What is being asked: The required result is a copy of each line below in which "hold" appears.

##### Extracted entries

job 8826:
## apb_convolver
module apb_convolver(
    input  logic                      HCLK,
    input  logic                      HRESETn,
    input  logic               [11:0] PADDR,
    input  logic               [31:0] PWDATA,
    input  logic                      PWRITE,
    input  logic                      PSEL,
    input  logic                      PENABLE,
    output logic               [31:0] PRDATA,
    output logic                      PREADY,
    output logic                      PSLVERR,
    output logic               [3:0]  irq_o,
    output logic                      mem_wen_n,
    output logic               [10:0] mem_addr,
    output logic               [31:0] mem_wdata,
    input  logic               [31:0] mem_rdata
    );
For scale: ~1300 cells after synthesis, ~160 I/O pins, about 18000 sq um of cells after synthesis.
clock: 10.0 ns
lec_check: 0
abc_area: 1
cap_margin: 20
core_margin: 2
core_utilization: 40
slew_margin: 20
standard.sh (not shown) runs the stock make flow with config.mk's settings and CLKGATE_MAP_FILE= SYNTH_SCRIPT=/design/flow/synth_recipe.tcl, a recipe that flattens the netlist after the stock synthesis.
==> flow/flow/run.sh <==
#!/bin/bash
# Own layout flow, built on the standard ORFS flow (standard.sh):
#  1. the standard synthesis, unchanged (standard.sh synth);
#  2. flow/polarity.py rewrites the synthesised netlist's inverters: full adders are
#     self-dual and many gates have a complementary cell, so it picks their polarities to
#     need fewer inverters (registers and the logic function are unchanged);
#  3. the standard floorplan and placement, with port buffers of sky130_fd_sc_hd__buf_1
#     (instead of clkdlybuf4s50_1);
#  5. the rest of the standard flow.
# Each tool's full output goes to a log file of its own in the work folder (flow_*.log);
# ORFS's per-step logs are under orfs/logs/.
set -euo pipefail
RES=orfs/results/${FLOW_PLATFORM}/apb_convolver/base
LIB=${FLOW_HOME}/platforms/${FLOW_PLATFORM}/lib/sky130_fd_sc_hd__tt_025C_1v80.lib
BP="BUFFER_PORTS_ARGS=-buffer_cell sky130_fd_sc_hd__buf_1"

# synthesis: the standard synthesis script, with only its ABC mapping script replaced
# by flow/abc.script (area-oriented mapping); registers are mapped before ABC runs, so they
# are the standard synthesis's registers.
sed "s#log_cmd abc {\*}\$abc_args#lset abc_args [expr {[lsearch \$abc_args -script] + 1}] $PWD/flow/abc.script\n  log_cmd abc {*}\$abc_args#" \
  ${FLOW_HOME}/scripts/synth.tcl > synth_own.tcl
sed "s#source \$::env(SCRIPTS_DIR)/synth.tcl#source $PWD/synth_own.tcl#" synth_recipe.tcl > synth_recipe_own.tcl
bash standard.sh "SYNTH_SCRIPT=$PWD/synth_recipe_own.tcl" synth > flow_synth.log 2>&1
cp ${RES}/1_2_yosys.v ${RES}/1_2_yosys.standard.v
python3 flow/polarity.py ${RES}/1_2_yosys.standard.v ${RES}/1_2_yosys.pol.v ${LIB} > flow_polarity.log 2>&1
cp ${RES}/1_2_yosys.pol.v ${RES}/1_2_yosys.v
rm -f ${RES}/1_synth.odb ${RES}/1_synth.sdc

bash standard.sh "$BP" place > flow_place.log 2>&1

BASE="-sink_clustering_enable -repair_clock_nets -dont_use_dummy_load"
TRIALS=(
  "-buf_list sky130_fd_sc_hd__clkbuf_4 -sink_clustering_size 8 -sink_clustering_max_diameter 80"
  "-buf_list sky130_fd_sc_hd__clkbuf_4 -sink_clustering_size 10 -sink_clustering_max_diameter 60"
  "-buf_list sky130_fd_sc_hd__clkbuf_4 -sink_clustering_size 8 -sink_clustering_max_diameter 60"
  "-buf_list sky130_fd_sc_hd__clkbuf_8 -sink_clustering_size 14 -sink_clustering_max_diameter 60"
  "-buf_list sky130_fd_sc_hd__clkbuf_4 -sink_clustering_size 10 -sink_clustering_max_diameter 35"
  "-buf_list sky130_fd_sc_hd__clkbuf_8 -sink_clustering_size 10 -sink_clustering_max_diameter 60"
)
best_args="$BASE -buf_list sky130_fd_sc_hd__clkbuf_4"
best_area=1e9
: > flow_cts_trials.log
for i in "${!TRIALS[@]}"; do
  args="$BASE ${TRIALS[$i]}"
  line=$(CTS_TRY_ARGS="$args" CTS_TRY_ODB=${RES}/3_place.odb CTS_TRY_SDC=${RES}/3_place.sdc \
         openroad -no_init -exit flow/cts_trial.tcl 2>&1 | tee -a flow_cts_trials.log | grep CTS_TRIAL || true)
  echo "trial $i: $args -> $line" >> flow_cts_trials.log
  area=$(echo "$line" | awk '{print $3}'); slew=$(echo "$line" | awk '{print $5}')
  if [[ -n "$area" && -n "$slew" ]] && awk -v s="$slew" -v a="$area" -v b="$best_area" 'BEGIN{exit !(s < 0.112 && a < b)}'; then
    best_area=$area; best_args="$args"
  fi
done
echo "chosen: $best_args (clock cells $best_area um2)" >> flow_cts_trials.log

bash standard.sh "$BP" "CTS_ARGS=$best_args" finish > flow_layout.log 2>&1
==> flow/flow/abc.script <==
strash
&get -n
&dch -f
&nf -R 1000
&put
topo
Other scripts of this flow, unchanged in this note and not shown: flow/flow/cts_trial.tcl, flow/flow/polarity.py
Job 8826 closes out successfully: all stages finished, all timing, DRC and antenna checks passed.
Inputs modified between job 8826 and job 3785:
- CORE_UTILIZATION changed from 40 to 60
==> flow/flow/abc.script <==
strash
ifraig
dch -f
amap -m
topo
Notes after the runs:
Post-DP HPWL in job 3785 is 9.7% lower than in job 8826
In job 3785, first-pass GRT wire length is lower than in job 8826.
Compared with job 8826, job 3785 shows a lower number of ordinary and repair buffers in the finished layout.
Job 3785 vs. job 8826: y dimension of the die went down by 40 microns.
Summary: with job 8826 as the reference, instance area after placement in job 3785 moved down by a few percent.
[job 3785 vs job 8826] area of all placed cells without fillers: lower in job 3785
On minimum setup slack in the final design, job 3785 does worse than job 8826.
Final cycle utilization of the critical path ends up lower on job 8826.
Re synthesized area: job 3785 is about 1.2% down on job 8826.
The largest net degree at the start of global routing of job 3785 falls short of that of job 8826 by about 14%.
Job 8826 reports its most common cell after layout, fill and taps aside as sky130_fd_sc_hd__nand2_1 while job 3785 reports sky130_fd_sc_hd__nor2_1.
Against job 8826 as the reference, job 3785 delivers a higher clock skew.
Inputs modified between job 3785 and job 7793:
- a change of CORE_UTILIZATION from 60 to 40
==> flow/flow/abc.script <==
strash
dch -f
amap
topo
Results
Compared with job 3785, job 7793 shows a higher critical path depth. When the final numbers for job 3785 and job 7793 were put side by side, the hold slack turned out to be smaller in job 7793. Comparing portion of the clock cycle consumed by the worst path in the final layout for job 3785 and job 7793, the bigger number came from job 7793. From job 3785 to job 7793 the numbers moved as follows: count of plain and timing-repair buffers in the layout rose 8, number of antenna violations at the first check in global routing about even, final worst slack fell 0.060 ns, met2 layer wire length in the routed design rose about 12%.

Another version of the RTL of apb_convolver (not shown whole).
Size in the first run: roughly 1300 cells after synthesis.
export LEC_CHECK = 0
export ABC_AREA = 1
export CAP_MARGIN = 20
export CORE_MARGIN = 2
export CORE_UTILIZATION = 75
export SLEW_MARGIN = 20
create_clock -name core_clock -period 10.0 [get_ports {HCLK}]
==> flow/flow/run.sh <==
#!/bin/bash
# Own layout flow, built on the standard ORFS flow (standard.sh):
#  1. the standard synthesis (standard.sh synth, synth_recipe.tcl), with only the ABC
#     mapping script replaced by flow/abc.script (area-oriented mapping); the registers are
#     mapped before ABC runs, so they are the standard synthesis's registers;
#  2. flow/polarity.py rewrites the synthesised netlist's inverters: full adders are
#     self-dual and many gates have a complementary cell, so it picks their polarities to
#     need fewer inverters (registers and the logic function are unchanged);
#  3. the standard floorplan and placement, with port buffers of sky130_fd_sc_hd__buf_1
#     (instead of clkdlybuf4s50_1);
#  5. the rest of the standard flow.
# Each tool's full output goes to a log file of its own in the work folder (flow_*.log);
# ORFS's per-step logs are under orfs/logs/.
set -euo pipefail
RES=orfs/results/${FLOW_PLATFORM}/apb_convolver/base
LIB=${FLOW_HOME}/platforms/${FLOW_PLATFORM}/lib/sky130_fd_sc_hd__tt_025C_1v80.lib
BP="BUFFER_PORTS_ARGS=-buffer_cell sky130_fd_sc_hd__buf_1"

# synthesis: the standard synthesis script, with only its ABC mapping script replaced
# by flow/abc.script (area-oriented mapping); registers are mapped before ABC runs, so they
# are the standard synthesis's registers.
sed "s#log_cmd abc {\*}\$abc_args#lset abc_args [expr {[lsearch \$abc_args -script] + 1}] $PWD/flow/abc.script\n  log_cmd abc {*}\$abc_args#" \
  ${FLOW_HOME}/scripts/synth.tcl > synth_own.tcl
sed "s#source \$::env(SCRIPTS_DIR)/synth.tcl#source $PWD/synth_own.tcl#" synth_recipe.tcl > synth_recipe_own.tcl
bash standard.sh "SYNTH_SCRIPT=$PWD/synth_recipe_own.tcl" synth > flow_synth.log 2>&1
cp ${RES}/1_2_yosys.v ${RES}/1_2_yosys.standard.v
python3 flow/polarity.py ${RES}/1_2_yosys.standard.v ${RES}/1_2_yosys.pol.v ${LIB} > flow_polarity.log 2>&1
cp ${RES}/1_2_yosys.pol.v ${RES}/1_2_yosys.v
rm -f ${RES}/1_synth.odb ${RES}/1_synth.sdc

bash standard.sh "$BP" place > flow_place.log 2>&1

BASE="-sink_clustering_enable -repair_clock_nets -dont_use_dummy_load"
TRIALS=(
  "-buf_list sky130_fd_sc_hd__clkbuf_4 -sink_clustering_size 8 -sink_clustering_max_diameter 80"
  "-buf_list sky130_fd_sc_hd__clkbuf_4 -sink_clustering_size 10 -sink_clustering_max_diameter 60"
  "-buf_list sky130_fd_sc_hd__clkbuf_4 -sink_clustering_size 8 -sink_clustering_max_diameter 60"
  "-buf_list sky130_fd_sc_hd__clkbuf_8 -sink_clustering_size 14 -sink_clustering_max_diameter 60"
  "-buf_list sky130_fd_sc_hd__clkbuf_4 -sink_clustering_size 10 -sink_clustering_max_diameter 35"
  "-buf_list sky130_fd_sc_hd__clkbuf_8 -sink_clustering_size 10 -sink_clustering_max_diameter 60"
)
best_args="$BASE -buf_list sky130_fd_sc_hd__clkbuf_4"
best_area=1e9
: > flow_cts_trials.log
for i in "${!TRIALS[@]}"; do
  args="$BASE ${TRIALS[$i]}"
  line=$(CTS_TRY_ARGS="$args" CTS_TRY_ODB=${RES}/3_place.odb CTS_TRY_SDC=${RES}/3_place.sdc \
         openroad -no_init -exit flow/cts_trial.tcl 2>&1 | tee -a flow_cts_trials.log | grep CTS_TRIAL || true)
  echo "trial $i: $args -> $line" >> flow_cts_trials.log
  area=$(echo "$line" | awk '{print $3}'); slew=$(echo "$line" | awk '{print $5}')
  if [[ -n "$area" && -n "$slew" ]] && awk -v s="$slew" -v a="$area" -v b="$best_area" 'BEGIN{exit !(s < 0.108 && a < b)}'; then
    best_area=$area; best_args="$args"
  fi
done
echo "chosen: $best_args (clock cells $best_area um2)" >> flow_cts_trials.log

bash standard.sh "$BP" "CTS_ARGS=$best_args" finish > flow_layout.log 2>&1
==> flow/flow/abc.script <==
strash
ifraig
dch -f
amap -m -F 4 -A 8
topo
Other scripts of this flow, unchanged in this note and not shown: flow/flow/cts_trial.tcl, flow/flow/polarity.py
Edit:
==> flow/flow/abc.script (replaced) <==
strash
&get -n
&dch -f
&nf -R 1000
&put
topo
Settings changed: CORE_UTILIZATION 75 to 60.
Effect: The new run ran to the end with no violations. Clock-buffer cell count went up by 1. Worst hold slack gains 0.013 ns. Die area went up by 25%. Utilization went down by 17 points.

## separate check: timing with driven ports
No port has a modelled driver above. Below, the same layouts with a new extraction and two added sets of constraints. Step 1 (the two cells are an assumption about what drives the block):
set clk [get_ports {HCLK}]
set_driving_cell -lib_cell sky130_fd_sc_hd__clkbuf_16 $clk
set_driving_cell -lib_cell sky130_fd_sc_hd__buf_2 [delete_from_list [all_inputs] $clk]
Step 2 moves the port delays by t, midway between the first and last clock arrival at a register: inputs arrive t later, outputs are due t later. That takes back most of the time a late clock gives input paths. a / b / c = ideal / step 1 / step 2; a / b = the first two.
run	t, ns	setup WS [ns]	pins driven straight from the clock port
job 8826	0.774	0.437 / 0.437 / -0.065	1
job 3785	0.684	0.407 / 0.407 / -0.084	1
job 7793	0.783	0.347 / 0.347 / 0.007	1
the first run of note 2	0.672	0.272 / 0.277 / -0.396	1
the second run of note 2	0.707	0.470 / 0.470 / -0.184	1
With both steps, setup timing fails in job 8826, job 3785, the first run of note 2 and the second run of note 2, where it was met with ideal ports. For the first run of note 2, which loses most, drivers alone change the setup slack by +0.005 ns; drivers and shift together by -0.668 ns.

##########

The completed task:
Compared with job 3785, job 7793 shows a higher critical path depth. When the final numbers for job 3785 and job 7793 were put side by side, the hold slack turned out to be smaller in job 7793. Comparing portion of the clock cycle consumed by the worst path in the final layout for job 3785 and job 7793, the bigger number came from job 7793. From job 3785 to job 7793 the numbers moved as follows: count of plain and timing-repair buffers in the layout rose 8, number of antenna violations at the first check in global routing about even, final worst slack fell 0.060 ns, met2 layer wire length in the routed design rose about 12%.
Effect: The new run ran to the end with no violations. Clock-buffer cell count went up by 1. Worst hold slack gains 0.013 ns. Die area went up by 25%. Utilization went down by 17 points.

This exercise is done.